Methods: 1, documents; 2, sniff; 3, protocol scanner; 4, differential technique
http://www.samba.org/ftp/tridge/misc/french_cafe.txt
How Samba was written
---------------------
Andrew Tridgell
August 2003
Method 1:
---------
First off, there are a number of publicly available documents on the
CIFS/SMB protocol. The documents are incomplete and in places rather
inaccurate, but they are a very useful starting point. Perhaps the
most useful document is "draft-leach-cifs-v1-spec-02.txt" from 1997
which is a protocol specification released by SNIA and authored
primarily by Microsoft (with significant input from many other people,
including myself). This document has expired as an IETF draft, and
Microsoft has dropped their attempts to get CIFS accepted as an IETF
standard, but the document is still available if you look hard enough
with an internet search engine.
There are numerous other public specifications for various pieces of
the protocol available. I maintain a collection of the ones I know
about in http://samba.org/ftp/samba/specs/
Method 2:
---------
I call this method the "French Cafe technique". Imagine you wanted to
learn French, and there were no books, courses etc available to teach
you. You might decide to learn by flying to France and sitting in a
French Cafe and just listening to the conversations around you. You
take copious notes on what the customers say to the waiter and what
food arrives. That way you eventually learn the words for "bread",
"coffee" etc.
We use the same technique to learn about protocol additions that
Microsoft makes.
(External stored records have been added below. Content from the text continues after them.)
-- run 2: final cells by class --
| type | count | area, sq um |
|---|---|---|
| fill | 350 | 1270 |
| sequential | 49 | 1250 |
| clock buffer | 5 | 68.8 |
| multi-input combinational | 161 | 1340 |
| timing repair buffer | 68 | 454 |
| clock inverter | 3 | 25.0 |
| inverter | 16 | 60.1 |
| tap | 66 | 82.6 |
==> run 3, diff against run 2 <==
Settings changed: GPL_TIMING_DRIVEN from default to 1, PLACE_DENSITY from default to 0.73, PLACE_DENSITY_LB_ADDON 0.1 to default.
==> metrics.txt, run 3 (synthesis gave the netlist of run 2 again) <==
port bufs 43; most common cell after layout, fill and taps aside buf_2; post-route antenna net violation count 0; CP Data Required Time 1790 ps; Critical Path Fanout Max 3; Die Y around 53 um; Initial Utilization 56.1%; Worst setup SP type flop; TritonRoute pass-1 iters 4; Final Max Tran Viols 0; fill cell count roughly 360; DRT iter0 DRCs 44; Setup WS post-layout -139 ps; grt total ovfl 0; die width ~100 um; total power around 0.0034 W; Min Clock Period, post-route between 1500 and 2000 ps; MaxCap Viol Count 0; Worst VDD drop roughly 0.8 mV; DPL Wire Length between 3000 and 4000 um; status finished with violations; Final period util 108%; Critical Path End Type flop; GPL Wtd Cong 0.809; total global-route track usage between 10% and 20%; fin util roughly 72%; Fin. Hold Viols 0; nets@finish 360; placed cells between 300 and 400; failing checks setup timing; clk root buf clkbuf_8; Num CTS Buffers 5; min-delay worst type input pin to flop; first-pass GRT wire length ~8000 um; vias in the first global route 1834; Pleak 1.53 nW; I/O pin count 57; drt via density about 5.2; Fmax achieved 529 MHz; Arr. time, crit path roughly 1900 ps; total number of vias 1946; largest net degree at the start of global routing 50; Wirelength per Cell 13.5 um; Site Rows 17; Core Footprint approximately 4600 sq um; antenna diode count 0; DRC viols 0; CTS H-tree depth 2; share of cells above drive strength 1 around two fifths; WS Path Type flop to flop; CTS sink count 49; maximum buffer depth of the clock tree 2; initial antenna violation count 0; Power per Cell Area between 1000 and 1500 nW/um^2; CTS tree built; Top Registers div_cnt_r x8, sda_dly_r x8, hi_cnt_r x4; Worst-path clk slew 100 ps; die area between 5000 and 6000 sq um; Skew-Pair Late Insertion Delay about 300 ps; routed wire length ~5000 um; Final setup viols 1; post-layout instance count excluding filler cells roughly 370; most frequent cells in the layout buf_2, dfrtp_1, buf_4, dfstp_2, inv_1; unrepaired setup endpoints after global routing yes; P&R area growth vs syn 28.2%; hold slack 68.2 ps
File: config.mk
export PLATFORM = sky130hd
export DESIGN_NAME = buffered_clocked_serial_port
export DESIGN_NICKNAME = d
export VERILOG_FILES = /design/src/rtl/serial_port_pkg.sv /design/src/rtl/buffered_clocked_serial_port.sv
export SDC_FILE = /design/constraint.sdc
export NUM_CORES = 1
export LEC_CHECK = 0
export BUFFER_PORTS_ARGS = -buffer_cell sky130_fd_sc_hd__buf_2
export CAP_MARGIN = 40
export CORE_MARGIN = 5
export CORE_UTILIZATION = 30
export CTS_CLUSTER_DIAMETER = 60
export DETAILED_ROUTE_END_ITERATION = 7
export GPL_TIMING_DRIVEN = 0
export PLACE_DENSITY = 0.54
export SETUP_SLACK_MARGIN = 0.1
export SLEW_MARGIN = 25
export SYNTH_ARGS = -nofsm -noshare
export SYNTH_HDL_FRONTEND = slang
export SYNTH_SLANG_ARGS = --single-unit
File: constraint.sdc
create_clock -name mclk -period 2.6 [get_ports mclk]
set_input_delay 0.13 -clock mclk [delete_from_list [all_inputs] [get_ports mclk]]
set_output_delay 0.13 -clock mclk [all_outputs]
set_load 0.02 [all_outputs]
File: src/rtl/serial_port_pkg.sv
package serial_port_pkg;
  localparam logic [2:0] CLK_EXTERNAL = 3'h7; // external clock code
  localparam logic [2:0] CLK_RESERVED = 3'h6; // reserved rate code
  localparam logic [2:0] MODE_TX8 = 3'h0; // 8-bit transmit
  localparam logic [2:0] MODE_TX4 = 3'h2; // 4-bit transmit
  localparam logic [2:0] MODE_TXRX8 = 3'h4; // 8-bit transmit-receive
  localparam logic [2:0] MODE_RX8 = 3'h5; // 8-bit receive
  localparam logic [2:0] MODE_RX4 = 3'h6; // 4-bit receive
  localparam int WORDS = 8; // buffer depth
  localparam logic [7:0] FILLER_WORD = 8'hff; // filler data bits
  localparam logic [7:0] WORD_RESET = 8'h00; // buffer reset value
  localparam logic [12:0] HALF_SLOW = 13'h0fff; // half period, code 000
  localparam logic [12:0] HALF_LOW_RATE = 13'h000f; // half period, low-rate clock
  localparam logic [12:0] HALF_R1 = 13'h007f; // half period, code 001
  localparam logic [12:0] HALF_R2 = 13'h003f; // half period, code 010
  localparam logic [12:0] HALF_R3 = 13'h001f; // half period, code 011
  localparam logic [12:0] HALF_R4 = 13'h000f; // half period, code 100
  localparam logic [12:0] HALF_R5 = 13'h0007; // half period, code 101
  typedef struct packed {
    logic run_request; // start / keep running
    logic abort_request; // abort pulse
    logic [2:0] transfer_mode_select; // mode code
    logic [2:0] clock_source_select; // rate or external
    logic [2:0] word_count_select; // words minus one
    logic low_rate_divider_select; // code 000 uses low clock
  } ctrl_t;
  typedef struct packed {
    logic wr; // buffer write strobe
    logic rd; // buffer read strobe
    logic [2:0] idx; // buffer entry
    logic [7:0] wdata; // write data
  } buf_access_t;
endpackage
<file path="src/design/pssc_pkg.sv">
/*
 * Package for the processor sleep state control block: power states,
 * clock gate groups and the port bundles shared by the design files.
 * Assumes a single bus clock domain with synchronous active-high reset.
 */
package pssc_pkg;

    // Power states of the core
    typedef enum logic [1:0] {
        PSSC_RUN,
        PSSC_GRANT_WAIT,
        PSSC_STOP_GRANT,
        PSSC_SLEEP
    } pssc_state_t;

    // Synchroniser depth for pin inputs
    localparam int PSSC_SYNC_DEPTH = 3;

    // Reset level of an active-low request pin (deasserted)
    localparam logic PSSC_PIN_IDLE = 1'h1;

    // Internal clock enables, one per unit group
    typedef struct packed {
        logic pll;
        logic bus;
        logic apic;
        logic core;
    } pssc_clk_en_t;

    localparam pssc_clk_en_t PSSC_CLK_ALL = '{pll: 1'h1, bus: 1'h1, apic: 1'h1, core: 1'h1};
    localparam pssc_clk_en_t PSSC_CLK_GRANT = '{pll: 1'h1, bus: 1'h1, apic: 1'h1, core: 1'h0};
    localparam pssc_clk_en_t PSSC_CLK_SLEEP = '{pll: 1'h1, bus: 1'h0, apic: 1'h0, core: 1'h0};

    // Event inputs from the rest of the core
    typedef struct packed {
        logic snoop;
        logic intr;
    } pssc_evt_t;

endpackage

</file>
<file path="src/design/pssc_sync.sv">
/*
 * Three-stage synchroniser with agreement filter for one pin input.
 * Assumes the pin is asynchronous to clk; reset loads the idle level.
 */
`timescale 1ns/10ps
`default_nettype none

module pssc_sync (
    // Clock and reset
    input wire logic clk,
    input wire logic rst,
    // Pin and filtered level
    input wire logic pinIn,
    output logic level
);

    logic [pssc_pkg::PSSC_SYNC_DEPTH-1:0] stage_r;

    always_ff @(posedge clk) begin
        if (rst) begin
            stage_r <= {pssc_pkg::PSSC_SYNC_DEPTH{pssc_pkg::PSSC_PIN_IDLE}};
        end else begin
            stage_r <= {stage_r[pssc_pkg::PSSC_SYNC_DEPTH-2:0], pinIn};
        end
    end

    // Change counts once stages two and three agree
    always_ff @(posedge clk) begin
        if (rst) begin
            level <= pssc_pkg::PSSC_PIN_IDLE;
        end else if (stage_r[1] == stage_r[2]) begin
            level <= stage_r[2];
        end
    end

endmodule // pssc_sync

`default_nettype wire

</file>
<file path="src/design/pssc_ctrl.sv">
/*
 * Processor sleep state control: running, Stop-Grant and Sleep states,
 * internal clock gating, acknowledge issue and snoop/interrupt gating.
 * Assumes request pins are asynchronous and active low, and that the
 * bus unit reports completion of the acknowledge transaction.
 */
`timescale 1ns/10ps
`default_nettype none

module pssc_ctrl (
    // Clock and reset
    input wire logic clk,
    input wire logic rst,
    // Request pins, active low, asynchronous
    input wire logic stop_clock_request_n,
    input wire logic sleep_request_n,
    // Events from the core
    input wire pssc_pkg::pssc_evt_t evtIn,
    // Acknowledge transaction handshake with the bus unit
    output logic ackReq,
    input wire logic ackDone,
    // Clock gates and state
    output pssc_pkg::pssc_clk_en_t clkEn,
    output pssc_pkg::pssc_state_t state,
    // Gated events and interrupt service
    output logic snoopEn,
    output logic intrPending,
    output logic intrService
);

    logic stopReq;
    logic stopLvl;
    logic sleepLvl;
    pssc_pkg::pssc_state_t state_r;
    pssc_pkg::pssc_state_t state_nxt;
    logic intrPend_r;
    logic ackReq_r;
    pssc_pkg::pssc_clk_en_t clkEn_r;
    pssc_pkg::pssc_clk_en_t clkEn_nxt;
    logic service_r;
    logic service_nxt;
    logic sleepReq;
    logic inRun;
    logic inGrantWait;
    logic inSleep;
    logic ackTaken;
    logic ackReq_nxt;
    logic snoopEn_r;
    logic snoopEn_nxt;
    logic intrAccept;
    logic intrClear;
    logic intrPend_nxt;

    // Stop-clock pin
    pssc_sync stopSync (
        .clk(clk),
        .rst(rst),
        .pinIn(stop_clock_request_n),
        .level(stopLvl)
    );

    // Sleep pin
    pssc_sync sleepSync (
        .clk(clk),
        .rst(rst),
        .pinIn(sleep_request_n),
        .level(sleepLvl)
    );

    // Requests are active low at the pins
    assign stopReq = !stopLvl;
    assign sleepReq = !sleepLvl;

    // State decode
    assign inRun = state_r == pssc_pkg::PSSC_RUN;
    assign inGrantWait = state_r == pssc_pkg::PSSC_GRANT_WAIT;
    assign inSleep = state_r == pssc_pkg::PSSC_SLEEP;

    // Completion only counts while the acknowledge is outstanding
    assign ackTaken = ackDone && inGrantWait;

    // State transitions
    always_comb begin
        state_nxt = state_r;
        unique case (state_r)
            pssc_pkg::PSSC_RUN: begin
                // Stop-clock request starts the acknowledge
                if (stopReq) begin
                    state_nxt = pssc_pkg::PSSC_GRANT_WAIT;
                end
            end
            pssc_pkg::PSSC_GRANT_WAIT: begin
                if (ackTaken) begin
                    state_nxt = pssc_pkg::PSSC_STOP_GRANT;
                end
            end
            pssc_pkg::PSSC_STOP_GRANT: begin
                // Sleep outranks a stop-clock release
                if (sleepReq) begin
                    state_nxt = pssc_pkg::PSSC_SLEEP;
                end else if (!stopReq) begin
                    state_nxt = pssc_pkg::PSSC_RUN;
                end
            end
            pssc_pkg::PSSC_SLEEP: begin
                // Stop-clock release waits for sleep release
                if (!sleepReq) begin
                    state_nxt = pssc_pkg::PSSC_STOP_GRANT;
                end
            end
        endcase
    end

    always_ff @(posedge clk) begin
        if (rst) begin
            state_r <= pssc_pkg::PSSC_RUN;
        end else begin
            state_r <= state_nxt;
        end
    end

    // Acknowledge request held until the bus unit completes it
    always_comb begin
        ackReq_nxt = 1'h0;
        if (state_nxt == pssc_pkg::PSSC_GRANT_WAIT) begin
            ackReq_nxt = 1'h1;
        end
    end

    always_ff @(posedge clk) begin
        if (rst) begin
            ackReq_r <= 1'h0;
        end else begin
            ackReq_r <= ackReq_nxt;
        end
    end

    // Clock gates follow the next state
    always_comb begin
        unique case (state_nxt)
            pssc_pkg::PSSC_SLEEP: clkEn_nxt = pssc_pkg::PSSC_CLK_SLEEP;
            pssc_pkg::PSSC_STOP_GRANT: clkEn_nxt = pssc_pkg::PSSC_CLK_GRANT;
            pssc_pkg::PSSC_GRANT_WAIT: clkEn_nxt = pssc_pkg::PSSC_CLK_ALL;
            pssc_pkg::PSSC_RUN: clkEn_nxt = pssc_pkg::PSSC_CLK_ALL;
        endcase
    end

    always_ff @(posedge clk) begin
        if (rst) begin
            clkEn_r <= pssc_pkg::PSSC_CLK_ALL;
        end else begin
            clkEn_r <= clkEn_nxt;
        end
    end

    // Interrupt latch; ignored in Sleep, set wins over service
    assign intrAccept = evtIn.intr && !inSleep;
    assign intrClear = inRun;

    always_comb begin
        intrPend_nxt = intrPend_r;
        if (intrAccept) begin
            intrPend_nxt = 1'h1;
        end else if (intrClear) begin
            intrPend_nxt = 1'h0;
        end
    end

    always_ff @(posedge clk) begin
        if (rst) begin
            intrPend_r <= 1'h0;
        end else begin
            intrPend_r <= intrPend_nxt;
        end
    end

    // One-cycle service pulse once running
    assign service_nxt = intrPend_r && inRun;

    always_ff @(posedge clk) begin
        if (rst) begin
            service_r <= 1'h0;
        end else begin
            service_r <= service_nxt;
        end
    end

    // Snoop gate registered alongside the state
    always_comb begin
        snoopEn_nxt = 1'h1;
        if (state_nxt == pssc_pkg::PSSC_SLEEP) begin
            snoopEn_nxt = 1'h0;
        end
    end

    always_ff @(posedge clk) begin
        if (rst) begin
            snoopEn_r <= 1'h1;
        end else begin
            snoopEn_r <= snoopEn_nxt;
        end
    end

    assign state = state_r;
    assign ackReq = ackReq_r;
    assign clkEn = clkEn_r;
    assign snoopEn = snoopEn_r;
    assign intrPending = intrPend_r;
    assign intrService = service_r;

endmodule // pssc_ctrl

`default_nettype wire

</file>
**config.mk**
```make
export PLATFORM = sky130hd
export DESIGN_NAME = pdb_bank
export DESIGN_NICKNAME = d
export VERILOG_FILES = /design/src/pkg/pdb_pkg.sv /design/src/verilog/pdb_bank.sv
export SDC_FILE = /design/constraint.sdc
export NUM_CORES = 1
export LEC_CHECK = 0
export ABC_AREA = 1
export BUFFER_PORTS_ARGS = -buffer_cell sky130_fd_sc_hd__buf_2
export CORE_UTILIZATION = 35
export CTS_CLUSTER_DIAMETER = 50
export CTS_CLUSTER_SIZE = 24
export DETAILED_ROUTE_END_ITERATION = 10
export SLEW_MARGIN = 10
export SYNTH_ARGS = -nofsm -noshare
export SYNTH_HDL_FRONTEND = slang
export SYNTH_SLANG_ARGS = --single-unit
```
**constraint.sdc**
```tcl
create_clock -name i_clk -period 3.47 [get_ports i_clk]
set_input_delay 0.1735 -clock i_clk [delete_from_list [all_inputs] [get_ports i_clk]]
set_output_delay 0.1735 -clock i_clk [all_outputs]
set_load 0.01 [all_outputs]
```
[src/logic/dac_vol_regs.svh]
// Register offsets, field reset values and frame-count constants.
`ifndef DAC_VOL_REGS_SVH
`define DAC_VOL_REGS_SVH
`define DVC_ADDR_CTRL 8'h00
`define DVC_ADDR_STATUS 8'h04
`define DVC_ADDR_LEVEL0 8'h20
`define DVC_ADDR_LEVEL7 8'h3C
`define DVC_CTRL_RESET 18'h0_0302
`define DVC_CODE_RESET 8'h00
`define DVC_CODE_MUTE 8'h7F
`define DVC_CODE_STEP 11'd14
`define DVC_LEVEL_FULL 11'd1792
`define DVC_STEP_SLOW 11'd1
`define DVC_STEP_MID 11'd2
`define DVC_STEP_FAST 11'd7
`define DVC_ZERO_FRAMES 8192
`define DVC_ADC_INIT_FRAMES 522
`define DVC_WAKE_LOW_FRAMES 4'd10
`define DVC_SR_OFF_FRAMES 3'd4
`define DVC_SR_WAKE_FRAMES 3'd6
`endif

[src/logic/dac_vol_pkg.sv]
// Types shared by the volume, mute and power control block.
package dac_vol_pkg;
  typedef logic [10:0] level_t;
  typedef struct packed {
    logic [7:0] group_two_map;
    logic dac_power_bit;
    logic adc_power_bit;
    logic [3:0] dac_pair_powerdown;
    logic [1:0] ramp_speed_select;
    logic soft_reset_bit;
    logic soft_mute_control;
  } ctrl_t;
  typedef struct packed {
    logic [3:0] dac_pair_park;
    logic dac_power_down;
    logic adc_power_down;
  } power_t;
  typedef enum logic [1:0] {SR_RUN, SR_DELAY, SR_OFF, SR_WAKE} sr_state_t;
endpackage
We use a network sniffer to listen in on
conversations between Microsoft clients and servers and over time we
learn the "words" for "file size", "datestamp" as we observe what is
sent for each query.
Now one problem with the "French Cafe" technique is that you can only
learn words that the customers use. What if you want to learn other
words? Say for example you want to learn to swear in French? You would
try ordering something at the cafe, then stepping on the waiters toe
or poking him in the eye when he gives you your order. As you are
being kicked out you take copious notes on the words he uses.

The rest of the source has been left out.